Combat engineer battalion of the Puerto Rico Army National Guard

The 130th Engineer Battalion (130th EN BN) is a combat engineer battalion of the Puerto Rico Army National Guard allocated to the 101st Troop Command. The 130th is one of the most decorated battalions of the Puerto Rico National Guard with two Presidential Unit Citations, one Meritorious Unit Commendation, thirty five Purple Hearts, one Silver Star Medal, twenty six Bronze Star Medals, and four hundred and sixty nine Army Commendation Medals.

== History ==
Constituted 6 February 1959 in the Puerto Rico Army National Guard as the 126th Engineer Battalion.

Organized and Federally recognized 15 February 1959 from existing units with headquarters in Carolina, Puerto Rico.
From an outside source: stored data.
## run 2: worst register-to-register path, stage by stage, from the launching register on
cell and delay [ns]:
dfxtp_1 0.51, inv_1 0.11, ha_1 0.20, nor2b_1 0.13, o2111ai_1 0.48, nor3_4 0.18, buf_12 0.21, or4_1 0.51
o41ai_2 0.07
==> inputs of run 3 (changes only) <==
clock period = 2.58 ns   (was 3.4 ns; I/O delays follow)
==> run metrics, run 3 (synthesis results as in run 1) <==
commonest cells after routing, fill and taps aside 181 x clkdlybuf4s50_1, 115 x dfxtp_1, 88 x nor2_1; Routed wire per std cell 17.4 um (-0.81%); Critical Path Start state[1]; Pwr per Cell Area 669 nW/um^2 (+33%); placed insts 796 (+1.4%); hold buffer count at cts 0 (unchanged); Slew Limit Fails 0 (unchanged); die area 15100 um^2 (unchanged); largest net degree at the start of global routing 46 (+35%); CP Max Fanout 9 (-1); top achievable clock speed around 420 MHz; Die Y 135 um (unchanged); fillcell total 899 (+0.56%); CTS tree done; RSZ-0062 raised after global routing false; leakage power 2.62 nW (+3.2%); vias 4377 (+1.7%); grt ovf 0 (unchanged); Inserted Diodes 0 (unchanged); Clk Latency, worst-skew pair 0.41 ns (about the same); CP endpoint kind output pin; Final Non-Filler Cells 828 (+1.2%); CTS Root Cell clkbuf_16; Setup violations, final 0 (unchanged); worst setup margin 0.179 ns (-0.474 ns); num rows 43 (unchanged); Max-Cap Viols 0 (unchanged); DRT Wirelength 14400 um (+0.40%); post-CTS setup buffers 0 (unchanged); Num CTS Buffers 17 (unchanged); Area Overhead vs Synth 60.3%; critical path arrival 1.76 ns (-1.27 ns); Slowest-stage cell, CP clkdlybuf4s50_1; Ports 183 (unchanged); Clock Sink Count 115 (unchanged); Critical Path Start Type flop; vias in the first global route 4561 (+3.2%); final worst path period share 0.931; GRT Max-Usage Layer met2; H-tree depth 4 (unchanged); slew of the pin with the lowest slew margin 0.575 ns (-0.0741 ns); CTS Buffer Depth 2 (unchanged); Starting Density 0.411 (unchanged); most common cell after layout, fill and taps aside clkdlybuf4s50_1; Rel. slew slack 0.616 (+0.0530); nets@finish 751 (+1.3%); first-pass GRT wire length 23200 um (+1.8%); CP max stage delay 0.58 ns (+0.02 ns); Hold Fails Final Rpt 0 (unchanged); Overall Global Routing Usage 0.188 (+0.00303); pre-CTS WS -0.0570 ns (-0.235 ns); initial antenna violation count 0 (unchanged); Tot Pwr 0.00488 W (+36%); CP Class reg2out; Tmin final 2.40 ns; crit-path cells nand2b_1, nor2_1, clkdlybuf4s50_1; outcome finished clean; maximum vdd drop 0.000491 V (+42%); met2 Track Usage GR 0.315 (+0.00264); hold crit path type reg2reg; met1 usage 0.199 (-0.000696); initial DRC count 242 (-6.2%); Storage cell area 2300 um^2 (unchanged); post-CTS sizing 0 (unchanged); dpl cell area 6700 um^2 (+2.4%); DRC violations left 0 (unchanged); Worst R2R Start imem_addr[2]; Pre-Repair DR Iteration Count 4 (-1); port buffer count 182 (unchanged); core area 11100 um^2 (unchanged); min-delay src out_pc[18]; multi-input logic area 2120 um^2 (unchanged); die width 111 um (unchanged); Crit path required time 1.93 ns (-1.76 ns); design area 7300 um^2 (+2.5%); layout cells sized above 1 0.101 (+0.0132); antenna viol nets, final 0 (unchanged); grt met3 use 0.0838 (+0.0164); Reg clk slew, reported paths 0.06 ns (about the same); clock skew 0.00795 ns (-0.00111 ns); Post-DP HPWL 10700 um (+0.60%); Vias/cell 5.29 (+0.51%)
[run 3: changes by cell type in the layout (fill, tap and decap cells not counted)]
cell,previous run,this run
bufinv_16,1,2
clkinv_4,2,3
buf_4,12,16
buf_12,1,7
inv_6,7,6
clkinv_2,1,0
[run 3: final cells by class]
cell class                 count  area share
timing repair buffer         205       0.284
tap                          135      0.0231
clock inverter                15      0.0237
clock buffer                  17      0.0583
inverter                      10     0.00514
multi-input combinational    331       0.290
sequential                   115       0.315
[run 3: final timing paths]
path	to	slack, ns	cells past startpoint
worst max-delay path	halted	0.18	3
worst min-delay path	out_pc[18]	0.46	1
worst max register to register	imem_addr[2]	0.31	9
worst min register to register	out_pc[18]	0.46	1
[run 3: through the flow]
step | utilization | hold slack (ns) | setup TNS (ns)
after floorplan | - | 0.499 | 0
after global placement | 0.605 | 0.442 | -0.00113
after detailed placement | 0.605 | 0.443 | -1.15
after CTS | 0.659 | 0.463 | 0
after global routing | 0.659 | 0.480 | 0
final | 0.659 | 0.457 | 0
===== config.mk =====
export PLATFORM = sky130hd
export DESIGN_NAME = sort_mem_responder
export DESIGN_NICKNAME = d
export VERILOG_FILES = /design/src/rtl/sort_mem_responder.sv
export SDC_FILE = /design/constraint.sdc
export NUM_CORES = 1
export LEC_CHECK = 0
export BUFFER_PORTS_ARGS = -buffer_cell sky130_fd_sc_hd__buf_2
export CAP_MARGIN = 5
export CORE_MARGIN = 8
export CORE_UTILIZATION = 64
export DETAILED_ROUTE_END_ITERATION = 6
export GPL_ROUTABILITY_DRIVEN = 0
export GPL_TIMING_DRIVEN = 0
export PLACE_DENSITY = 0.83
export SETUP_SLACK_MARGIN = 0.15
export SYNTH_ARGS = -nofsm -noshare
export SYNTH_HDL_FRONTEND = slang
export SYNTH_SLANG_ARGS = --single-unit

===== constraint.sdc =====
create_clock -name i_clk -period 5.5 [get_ports i_clk]
set_input_delay 0.825 -clock i_clk [delete_from_list [all_inputs] [get_ports i_clk]]
set_output_delay 0.825 -clock i_clk [all_outputs]
set_load 0.02 [all_outputs]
Redesignated 1 May 1959 as the 130th Engineer Battalion.

Location of headquarters changed 31 December 1967 to Vega Baja, Puerto Rico.

Ordered into active Federal service 11 February 2003 at home stations; released from active Federal service 21 May 2003 and reverted to territorial control.

Ordered into active Federal service 23 July 2006 at home stations; released from active Federal service 18 January 2008 and reverted to territorial control. The 130th Eng. Bn. completed more than 1,500 combat patrol missions in Iraq, more than 44,000 miles of roads traveled and recon, 16,500 interrogations conducted, 7,300 hours expended in IED search throughout Baghdad and found and deactivated more than 280 IEDs.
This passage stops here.